Sticking to the theme of incorrect predictions, Richburg said that he had believed that incoming president Xi Jinping would usher in an era of less stringent controls on the people of China.

“Another one I got wrong,” he said, adding: “I remember writing that everyone was anticipating that Xi Jinping would be seen as a breath of fresh air. We all thought ‘wow, it’s going to be terrific when Xi Jinping takes over’”. Instead, he said, colleagues were lamenting the era of Hu Jintao.

When asked by an audience member what he thought of the rise of Wikileaks, Richburg said that data dumps still needed journalists to make sense of the information and put it out to the audience. He added that he thought that organisations such as the International Consortium of Investigative Journalists, which released the Panama Papers, were the future of journalism. “That is where I think we are heading.
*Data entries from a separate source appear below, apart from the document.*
File: config.mk
export PLATFORM = sky130hd
export DESIGN_NAME = entity_loader_flat
export DESIGN_NICKNAME = d
export VERILOG_FILES = /design/src/rtl/entity_loader_if.sv /design/src/rtl/entity_loader.sv /design/src/flat_wrapper.sv
export SDC_FILE = /design/constraint.sdc
export NUM_CORES = 1
export LEC_CHECK = 0
export CAP_MARGIN = 40
export CORE_ASPECT_RATIO = 0.5
export CORE_UTILIZATION = 35
export DETAILED_ROUTE_END_ITERATION = 12
export PLACE_DENSITY = 0.66
export SETUP_SLACK_MARGIN = 0.2
export SKIP_LAST_GASP = 1
export SYNTH_ARGS = -nofsm -noshare
export SYNTH_HDL_FRONTEND = slang
export SYNTH_SLANG_ARGS = --single-unit
File: constraint.sdc
create_clock -name clk -period 2.7 [get_ports clk]
set_clock_uncertainty 0.15 [all_clocks]
set_input_delay 0.54 -clock clk [delete_from_list [all_inputs] [get_ports clk]]
set_output_delay 0.54 -clock clk [all_outputs]
set_load 0.05 [all_outputs]
File: src/rtl/entity_loader_if.sv
// Byte-serial loader bus: packet byte input, frame sync level, and the
// committed entity table with its status pulses.
interface entity_loader_if #(
  parameter int unsigned NUM_SLOTS = 8
);
  logic [7:0]              data_in;
  logic                    data_valid;
  logic                    frame_sync;
  logic [NUM_SLOTS*14-1:0] entities;
  logic                    commit;
  logic                    error;
  logic                    busy;

  // Packet source / table consumer side
  modport master (
    output data_in, data_valid, frame_sync,
    input  entities, commit, error, busy
  );

  // Loader side
  modport slave (
    input  data_in, data_valid, frame_sync,
    output entities, commit, error, busy
  );
endinterface

File: src/rtl/entity_loader.sv
// entity_loader: assembles 3-byte update packets into a shadow table of
// 14-bit entity descriptors and copies it to the active table on each
// rising edge of frame_sync, so the frame-buffer never sees a torn update.
// Optional feature macro: ENTITY_LOADER_CLEAR_EN (single byte 8'hC0 in IDLE
// resets every shadow slot to "unused").
module entity_loader #(
  parameter int unsigned NUM_SLOTS = 8,
  parameter int unsigned TIMEOUT   = 255
) (
  input logic           clk,
  input logic           rst_n,
  entity_loader_if.slave bus
);

  localparam int unsigned DW    = 14;
  localparam int unsigned GAP_W = (TIMEOUT < 2) ? 1 : $clog2(TIMEOUT + 1);
  localparam logic [DW-1:0] UNUSED = 14'h3C00;

  typedef enum logic [1:0] {IDLE, HDR, HI} state_t;

  state_t                  state;
  logic [3:0]              slot;
  logic [5:0]              hi6;
  logic [GAP_W-1:0]        gap;
  logic                    dirty;
  logic                    fs_q;
  logic                    commit;
  logic                    error;
  logic                    busy;
  logic [DW-1:0]           shadow [NUM_SLOTS];
  logic [NUM_SLOTS*DW-1:0] active;

  logic rise_c;
  logic hdr_ok_c;
  logic bad_hdr_c;
  logic wr_c;
  logic timeout_c;

  assign rise_c    = bus.frame_sync & ~fs_q;
  assign hdr_ok_c  = (bus.data_in[7:4] == 4'hA) &&
                     ({1'b0, bus.data_in[3:0]} < 5'(NUM_SLOTS));
  assign wr_c      = (state == HI) && bus.data_valid;
  // Fires on the edge where the idle-cycle count would reach TIMEOUT
  assign timeout_c = (state != IDLE) && !bus.data_valid &&
                     (gap == GAP_W'(TIMEOUT - 1));

`ifdef ENTITY_LOADER_CLEAR_EN
  logic clr_c;
  assign clr_c     = (state == IDLE) && bus.data_valid && (bus.data_in == 8'hC0);
  assign bad_hdr_c = !hdr_ok_c && !clr_c;
`else
  assign bad_hdr_c = !hdr_ok_c;
`endif

  // Packet receive FSM with idle-gap timeout and registered busy/error
  always_ff @(posedge clk or negedge rst_n) begin
    if (!rst_n) begin
      state <= IDLE;
      slot  <= 4'd0;
      hi6   <= 6'd0;
      gap   <= '0;
      busy  <= 1'b0;
      error <= 1'b0;
    end else begin
      error <= 1'b0;
      case (state)
        IDLE: begin
          gap <= '0;
          if (bus.data_valid) begin
            if (hdr_ok_c) begin
              slot  <= bus.data_in[3:0];
              state <= HDR;
              busy  <= 1'b1;
            end else if (bad_hdr_c) begin
              error <= 1'b1;
            end
          end
        end
        HDR: begin
          if (bus.data_valid) begin
            hi6   <= bus.data_in[5:0];
            gap   <= '0;
            state <= HI;
          end else if (timeout_c) begin
            gap   <= '0;
            state <= IDLE;
            busy  <= 1'b0;
            error <= 1'b1;
          end else begin
            gap <= gap + GAP_W'(1);
          end
        end
        HI: begin
          if (bus.data_valid) begin
            gap   <= '0;
            state <= IDLE;
            busy  <= 1'b0;
          end else if (timeout_c) begin
            gap   <= '0;
            state <= IDLE;
            busy  <= 1'b0;
            error <= 1'b1;
          end else begin
            gap <= gap + GAP_W'(1);
          end
        end
        default: begin
          gap   <= '0;
          state <= IDLE;
          busy  <= 1'b0;
        end
      endcase
    end
  end

  // Shadow writes, frame-boundary commit of shadow to active, dirty tracking
  always_ff @(posedge clk or negedge rst_n) begin
    if (!rst_n) begin
      for (int unsigned k = 0; k < NUM_SLOTS; k++) shadow[k] <= UNUSED;
      active <= {NUM_SLOTS{UNUSED}};
      dirty  <= 1'b0;
      fs_q   <= 1'b0;
      commit <= 1'b0;
    end else begin
      fs_q   <= bus.frame_sync;
      commit <= 1'b0;
      // Copy uses pre-edge shadow; a same-edge write keeps dirty set below
      if (rise_c && dirty) begin
        for (int unsigned k = 0; k < NUM_SLOTS; k++) active[k*DW +: DW] <= shadow[k];
        commit <= 1'b1;
        dirty  <= 1'b0;
      end
      if (wr_c) begin
        for (int unsigned k = 0; k < NUM_SLOTS; k++) begin
          if (slot == 4'(k)) shadow[k] <= {hi6, bus.data_in};
        end
        dirty <= 1'b1;
      end
`ifdef ENTITY_LOADER_CLEAR_EN
      if (clr_c) begin
        for (int unsigned k = 0; k < NUM_SLOTS; k++) shadow[k] <= UNUSED;
        dirty <= 1'b1;
      end
`endif
    end
  end

  assign bus.entities = active;
  assign bus.commit   = commit;
  assign bus.error    = error;
  assign bus.busy     = busy;

endmodule

File: src/flat_wrapper.sv
// flat-port wrapper written by rule: the top's interface ports become plain ports
module entity_loader_flat 
#(
  parameter int unsigned NUM_SLOTS = 8,
  parameter int unsigned TIMEOUT   = 255
)
  (clk, rst_n, bus_data_in, bus_data_valid, bus_frame_sync, bus_entities, bus_commit, bus_error, bus_busy);
  entity_loader_if #(.NUM_SLOTS(NUM_SLOTS)) bus_i ();
  input logic clk;
  input logic rst_n;
  input wire logic [$bits(bus_i.data_in)-1:0] bus_data_in;
  input wire logic [$bits(bus_i.data_valid)-1:0] bus_data_valid;
  input wire logic [$bits(bus_i.frame_sync)-1:0] bus_frame_sync;
  output wire logic [$bits(bus_i.entities)-1:0] bus_entities;
  output wire logic [$bits(bus_i.commit)-1:0] bus_commit;
  output wire logic [$bits(bus_i.error)-1:0] bus_error;
  output wire logic [$bits(bus_i.busy)-1:0] bus_busy;
  assign bus_i.data_in = bus_data_in;
  assign bus_i.data_valid = bus_data_valid;
  assign bus_i.frame_sync = bus_frame_sync;
  assign bus_entities = bus_i.entities;
  assign bus_commit = bus_i.commit;
  assign bus_error = bus_i.error;
  assign bus_busy = bus_i.busy;
  entity_loader #(.NUM_SLOTS(NUM_SLOTS), .TIMEOUT(TIMEOUT)) u_core (.clk(clk), .rst_n(rst_n), .bus(bus_i));
endmodule
==> Word-level counts from Yosys, hierarchy flattened <==
Cells that the tools add are included.
Widths: inputs -> output; s select.
{ "word_totals": {"register_bits": 249, "in_bits": 12} }
{ "classes": {"n_addsub": 1, "n_lt_le_gt_ge": 1, "eq_ne": 14, "n_mux": 23, "bitwise": 2, "n_reduce_logical": 23} }
{ "op_table": {"columns": ["op", "count"], "rows": [
  ["$mux 8", 3],
  ["$reduce_and 2->1", 10],
  ["$eq 4x3->1 const B", 4],
  ["$mux 1", 12],
  ["$mux 2", 5],
  ["$add 8x1->8 const B", 1],
  ["$eq 4x2->1 const B", 2],
  ["$eq 8x8->1 const B", 1],
  ["$pmux 2 s3", 1],
  ["$reduce_and 3->1", 2],
  ["$logic_and 1x1->1", 5],
  ["$eq 4x1->1 const B", 1],
  ["$eq 4x4->1 const B", 1],
  ["$logic_not 4->1", 1],
  ["$lt 4x4->1 const B", 1],
  ["$ne 2x2->1 const B", 2],
  ["$reduce_bool 2->1", 2],
  ["$pmux 1 s3", 1],
  ["$eq 2x1->1 const B", 1],
  ["$eq 2x2->1 const B", 1],
  ["$logic_not 2->1", 1],
  ["$ne 2x1->1 const B", 1],
  ["$pmux 1 s2", 1],
  ["$reduce_or 2->1", 1],
  ["3 further kinds", 3]
]} }

==> Longest topological paths before layout <==
{ "logic_depth": {"word_depth": 6, "ltp_mapped": 7, "depth_no_buf": 6} }

==> Worst setup path before layout <==
No wires, ideal clock.
{ "synth_timing": {"path_kind": "register to register", "start": "reg u_core.state[0]", "end": "reg u_core.shadow[62] in the netlist's numbering", "arrival_time_ns": 1.817, "required_time_ns": 2.425, "setup_slack_ns": 0.608, "path_stages_with_launch": 7, "period_less_slack_ns": 2.092, "cell_sequence": "dfrtp_1 -> inv_1 -> ha_1 -> nand2_1 -> nor4_2 -> buf_2 -> mux2_2"} }
{ "synth_via": {"elab_chain_len": 3} }
{ "synth_lines": {"columns": ["element", "line", "rtl"], "rows": [
  ["from (decl)", "entity_loader.sv:21", "state_t state;"],
  ["from (signal assigned)", "entity_loader.sv:58", "state <= IDLE;"],
  ["from (signal assigned)", "entity_loader.sv:72", "state <= HDR;"],
  ["from (signal assigned)", "entity_loader.sv:83", "state <= HI;"],
  ["$eq 2x2->1", "entity_loader.sv:42", "assign wr_c = (state == HI) && bus.data_valid;"],
  ["$logic_and 1x1->1", "entity_loader.sv:42", null],
  ["$reduce_and 2->1 (no source line)", null, null],
  ["to (signal, indexed assignment)", "entity_loader.sv:135", "if (slot == 4'(k)) shadow[k] <= {hi6, bus.data_in};"],
  ["to (decl)", "entity_loader.sv:30", "logic [DW-1:0] shadow [NUM_SLOTS];"]
]} }
Every way passes these cells.
A chain may end at the register's enable or synchronous reset.

==> Final worst setup path <==
{ "layout_timing": {"start": "reg u_core.active[33] (netlist: u_core.bus.entities[33])", "end": "out bus_entities[33]"} }
{ "layout_rtl": {"columns": ["element", "line", "rtl"], "rows": [
  ["from (decl)", "entity_loader.sv:31", "logic [NUM_SLOTS*DW-1:0] active;"],
  ["from (signal assigned)", "entity_loader.sv:120", "active <= {NUM_SLOTS{UNUSED}};"],
  ["to (decl)", "flat_wrapper.sv:14", "output wire logic [$bits(bus_i.entities)-1:0] bus_entities;"]
]} }
No word-level cell between the ends.

==> flow_summary.toml <==
[floorplanning]
io_pins = 127
die_y_um = 120
core-area_um2 = 26800
die_x_um = 237
start_util = 0.361
die_area_um2 = 28300
fp-row-count = 42

[clocking]
cts.clk_slew.worst_paths_ps = 60
cts_tree = "yes"
cts.htree.levels = 1
clkLatencyLatePin_ps = 510
cts_root_buf = "clkbuf_16"
cts_made_buffers = 24
numClockSinks = 249
clk_path_buf_depth = 3

[worst_setup_path]
critPathSlowestCell = "clkdlybuf4s50_1"
critPathRequiredTime_ps = 2010
crit_path_end_kind = "output port"
start_kind = "flop"
critPathMaxFanout = 2
path_class = "reg2out"
path_buf_inv = 1
path_cells = "clkdlybuf4s50_1"
cp_top_family = "buffers and inverters"
cpPeakStageDelay_ps = 820
worstPathArrival_ps = 1740

[synth]
synthCells = 824
synth.distinct_cells = 40
yosysSeqAreaShare = 0.653
yosys_warnings = 0
syn_nets = 842
synth-seq-cells = 249
avgSynthCellArea_um2 = 11.7
synth_area_um2 = 9670

[route]
initialDrtViolationCount = 448
drc = 0
vias_per_cell = 4.73
wl_met1_um = 9830
wl_met3_um = 647
avgRoutedWirePerCell_um = 16.7
drt_pre_antenna_iters = 4
via_count = 6306
ant_nets = 0
met2_length_um = 11500
wirelength_um = 22300
highest_layer = "met4"

[sta]
setup_slack_ps = 266
maxClockFrequency_ghz = 0.411
min_period_over_period = 0.902
period_needed_ps = 2430
rsz0062_at_grt = "no"
tns_ps = 0
slew_violations = 0
setup-violations-final = 0
tightest_slew_ps = 620
finalHoldViolations = 0
relSlewSlack = 0.585

[cells_and_area]
drive_above_1_share = 0.264
most-common-layout-cells = "nand2_1, dfrtp_1, mux2_2"
area_growth_pct = 26.8
layout_commonest_cell = "nand2_1"
final_nets = 981
num-fill-cells = 2432

[global_routing]
antenna_found_initial = 0
first_global_vias = 6605
grt_overflow = 0
grt_max_degree = 73
grt_pass1_wl_um = 36100
grt_use_total = 0.161

[pwr]
p_int_mw = 7.83
switchingPower_mw = 3.98
power_per_cell_area_nw_per_um2 = 963
leakagePower_nw = 6.16
p_sw_frac = 0.337
ir_worst_vdd_mv = 0.471
p_comb_frac = 0.259
pwr-share-clk = 0.291
seqPwrFrac = 0.450

[hold_path]
hold_class = "reg2reg"

[placed_design]
dp_hpwl_um = 14800
place_ws_ps = 217
place.gp.congestion = 0.757
place.port_buffers = 126

[run]
drv_cap = 0

[status]
status = "complete, no violations"
final timing paths:
kind,from,endpoint,slack (ps),cells after the start
worst max-delay path,u_core.bus.entities[33],bus_entities[33],270,1
worst min-delay path,u_core.shadow[94],u_core.bus.entities[24],300,2
worst max register to register,u_core.state[0],u_core.shadow[16],550,7
worst min register to register,u_core.shadow[94],u_core.bus.entities[24],300,2
max in group asynchronous,rst_n,u_core.bus.entities[96],1170,3
min in group asynchronous,rst_n,u_core.bus.entities[16],460,2
synthesized netlist by cell type, drive strengths merged:
cell / n / area, µm²
o21ai: 2 / 10.0
o211ai: 1 / 7.51
mux2: 121 / 1400
clkinv: 1 / 3.75
nand3b: 3 / 22.5
a21o: 2 / 15.0
a21oi: 1 / 5.00
a32o: 2 / 20.0
nor3b: 2 / 25.0
nor4: 1 / 12.5
buf: 15 / 76.3
mux2i: 2 / 20.0
nand3: 5 / 25.0
a32oi: 1 / 8.76
nand4b: 2 / 17.5
ha: 6 / 75.1
nor2b: 1 / 6.26
dfrtp: 185 / 4630
a41oi: 1 / 8.76
clkbuf: 25 / 93.8
nand4: 1 / 6.26
dfstp: 64 / 1680
o2bb2ai: 1 / 8.76
and4b: 1 / 10.0
xnor2: 3 / 26.3
nand2b: 1 / 6.26
or3: 2 / 12.5
and2: 1 / 6.26
nor3: 3 / 20.0
nand2: 343 / 1290
inv: 6 / 22.5
and3: 1 / 6.26
nor2: 14 / 52.6
xor2: 3 / 26.3
and4bb: 1 / 12.5
cells by family (layout without fill, tap and decap cells):
logic type	after synthesis	count (layout)	share of synthesized area
other cells	0	1	0
flops	249	249	0.653
mux	123	123	0.147
compound gates	11	11	0.00867
xor+xnor	6	6	0.00544
fa+ha+maj	6	6	0.00776
buf+inv	47	204	0.0203
simple gates	382	382	0.158
worst min-delay path: cells and delay by family, from the launching register on:
kind | cells | cell delay, ps
DFF | 1 | 370
and+or+nand+nor | 2 | 90
cell type report:
class                   count  area [µm²]  share of cell area
well taps                 352         440              0.0359
clock inverters            11         113             0.00918
repair buffers            153        1490               0.122
multi-input cells         528        3170               0.258
clock buffers              33         706              0.0575
inverters                   7        27.5             0.00224
diodes                      1        2.50            0.000204
flip-flops and latches    249        6310               0.515
routing by layer:
| metal | vias to the layer above | track usage |
|---|---|---|
| met2 | 76 | 0.283 |
| met1 | 3268 | 0.210 |
| met5 | - | 0 |
| met3 | 20 | 0.0237 |
| met4 | 0 | 0.0398 |
| li1 | 2942 | - |
state kept, by name, indices dropped and copies added (netlist names):
signal,count
u_core.state,2
u_core.gap,8
u_core.dirty,1
u_core.hi6,6
u_core.bus.busy,1
u_core.fs_q,1
u_core.bus.error,1
u_core.slot,4
u_core.bus.entities,112
u_core.shadow,112
u_core.bus.commit,1
power groups by stage:
stage               Clock, mW  Combinational, mW  Sequential (mW)
CTS                      3.51               3.10             5.33
global route             3.66               3.26             5.43
detailed placement          0               3.12             5.39
finish                   3.43               3.06             5.32
global placement            0               3.06             5.35
floorplan                   0               1.05             6.21
timing repair:
action | CTS | global route
resized for setup | 32 | 0
endpoints found under the hold margin | 56 | 0
endpoints found under the setup margin | 32 | 0
buffers inserted | 0 | 0
hold buffers | 1 | 0
stage by stage:
stage / utilization / cells / hold WS, ps / power [mW] / instance area (µm²)
after global placement: 0.428 / 1288 / 290 / 8.41 / 11500
after global routing: 0.457 / 1333 / 320 / 12.3 / 12300
final: 0.458 / 1334 / 303 / 11.8 / 12300
after detailed placement: 0.428 / 1288 / 292 / 8.51 / 11500
after floorplan: - / 824 / 94.4 / 7.26 / 9670
after CTS: 0.457 / 1333 / 305 / 11.9 / 12300
Power figures use the tool's default switching activity.
==> variant (config.mk and constraints unchanged) <==
Add a define of `ENTITY_LOADER_CLEAR_EN`.
--- a/src/rtl/entity_loader.sv
+++ b/src/rtl/entity_loader.sv
@@ -3,6 +3,8 @@
 // rising edge of frame_sync, so the frame-buffer never sees a torn update.
 // Optional feature macro: ENTITY_LOADER_CLEAR_EN (single byte 8'hC0 in IDLE
 // resets every shadow slot to "unused").
+`define ENTITY_LOADER_CLEAR_EN
+
 module entity_loader #(
   parameter int unsigned NUM_SLOTS = 8,
   parameter int unsigned TIMEOUT   = 255
Check against the original RTL: not equivalent (Yosys sat finds a counterexample within 4 cycles, from zero or initial values and one cycle with rst_n low).
==> variant against the unedited design <==
- total power increased by 7.0%
- final cell count increased by 21%
- register-to-register slack got worse by 0.04 ns
- setup slack got worse by 0.016 ns
- final area increased by 2.7%
- largest power group unchanged
- critical endpoint is now bus_entities[8]
- sequential cell count unchanged
- critical path depth unchanged
- wire length increased by 17%
- area after synthesis increased by 4.5%
==> variant: results (changes against the unedited design) <==
INITIALDRTVIOLATIONCOUNT=683  # was 448
POSTSYNTHAREAPERCELL_UM2=9.23  # was 11.7 um^2
GLOBALROUTETOTALUTIL_PCT=17.8  # was 16.1%
GRT_PASS1_WL_UM=41900  # was 36100 um
SYNTH_NETS=1113  # was 842
DP_SLACK_NS=0.191  # was 0.217 ns
WORST-ENDPOINT-ARRIVAL_NS=1.76  # was 1.74 ns
CRITPATHCAPTURE='bus_entities[8]'  # was bus_entities[33]
ANTENNA-DIODE-COUNT=0  # was 1
FIN_CELLS=1612  # was 1334
FIRST_GLOBAL_VIAS=7930  # was 6605
RRSETUPSLACK_NS=0.51  # was 0.55 ns
SLEW_HR_PCT=56.9  # was 58.5%
POWER.COMBINATIONAL.FRACTION_PCT=28.3  # was 25.9%
REGISTER_AREA_SHARE_AFTER_SYNTHESIS_PCT=62.5  # was 65.3%
YS_TOP_CELLS_BY_AREA='dfrtp_1 (46%), nand2_1 (21%), dfstp_2 (17%)'  # was dfrtp_1 (48%), dfstp_2 (17%), nand2_1 (13%)
FIRST_PASS_ITERS=5  # was 4
NUMBER_OF_DISTINCT_STANDARD_CELLS_REFERENCED_BY_THE_SYNTHESIZED_NETLIST=49  # was 40
DRIVE_ABOVE_1_SHARE_PCT=13.2  # was 26.4%
LKG_PWR_uW=0.00633  # was 0.00616 uW
SEQ-POWER_uW=5670  # was 5320 uW
DPL.HPWL_UM=16800  # was 14800 um
OUTCOME='finished, final reports clean'  # unchanged
R2R_CELLS=6  # was 7
GRT_START_MAX_NET_PINS=113  # was 73
GP_CONGESTION=0.809  # was 0.757
WORST_R2R_ENDPOINT='u_core.shadow[73]'  # was u_core.shadow[16]
NUM-NETS-FINAL=1231  # was 981
CLKLATENCYLATEPIN_NS=0.53  # was 0.51 ns
CRITICAL_PATH.STARTPOINT='u_core.bus.entities[8]'  # was u_core.bus.entities[33]
POWER.IR.VDD_WORST_uV=476  # was 471 uV
SYNTH.CELLS.MOST_FREQUENT='nand2_1 (572), dfrtp_1 (185), nand3_1 (88)'  # was nand2_1 (343), dfrtp_1 (185), mux2_2 (111)
P_INT_uW=7960  # was 7830 uW
DESIGN_POWER_TOTAL_uW=12600  # was 11800 uW
## variant: cell types whose count changed in the layout (fill, tap and decap cells not counted), moves of 5 or more
cell     before  now
nand2_1     343  572
a21oi_1       1   33
nand3_1       5   88
mux2_4       10    0
buf_4        21   29
nor2_2        0    5
mux2_2      111    6
## variant: timing repair
action                                 CTS  global route
setup buffers                            0             0
endpoints found under the hold margin   43             0
setup endpoints to repair               33             0
hold buffers                             1             0
gates resized for setup                 33             0
## variant: area by class of cell
type,count,area (um^2)
Fill cell,2612,15400
Tap cell,382,478
Multi-Input combinational cell,771,3450
Inverter,7,27.5
Clock buffer,30,633
Timing Repair Buffer,160,1530
Sequential cell,249,6310
Clock inverter,13,161
## variant: metal layers
metal / vias to the layer above / part of all wire [%] / GRT usage, %
met1: 3914 / 43 / 23.4
met3: 43 / 6.5 / 3.22
met2: 207 / 48 / 30.4
met4: 0 / 2.6 / 5.10
met5: - / 0 / 0
li1: 3678 / - / -
## variant: cell families (layout without fill, tap and decap cells)
group / Yosys count / after routing / share of synthesized area [%]
mux: 10 / 10 / 1.10
flops: 249 / 249 / 62.5
buf+inv: 75 / 210 / 3.45
xor+xnor: 6 / 6 / 0.520
simple gates: 707 / 707 / 29.2
fa+ha+maj: 6 / 6 / 0.743
compound gates: 42 / 42 / 2.56
## variant: how the worst min path moves through the flow
stage,from,endpoint,slack [ns],cells after the start
global route,u_core.bus.entities[95],u_core.bus.entities[95],0.32,2
detailed placement,u_core.shadow[40],u_core.bus.entities[82],0.29,2
finish,u_core.shadow[96],u_core.bus.entities[26],0.30,2
CTS,u_core.shadow[40],u_core.bus.entities[82],0.31,2
floorplan,rst_n,u_core.bus.busy,0.09,0
global placement,u_core.shadow[39],u_core.bus.entities[81],0.29,2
That is a model for the future.”

Richburg said that despite being wrong about the Internet in China and the notion that after 1997 it would be Hong Kong who changed China rather than the other way around – with China more interested in pushing One China rather than One Country, Two Systems – “in my defence I would say that I was in good company”.

He said that being naturally an optimist, he saw three grounds for optimism:

First, the level of political interest and engagement in Hong Kong which he hadn’t seen before, particularly the increasing engagement by young people.

Secondly, “I see all these new news websites, blogs and media platforms – not just in Hong Kong. Few are making money, but they are trying and should have our support.”

Third, the students he is teaching. “I am very excited to see so many being excited about journalism, particularly the numbers coming from the mainland – many of whom are journalists who are here to learn best practice in journalism.

“They are the ones who will be telling China’s story. So to arm them with fairness and objectivity for the future makes my decision to change hats [from journalism to academia] worthwhile.”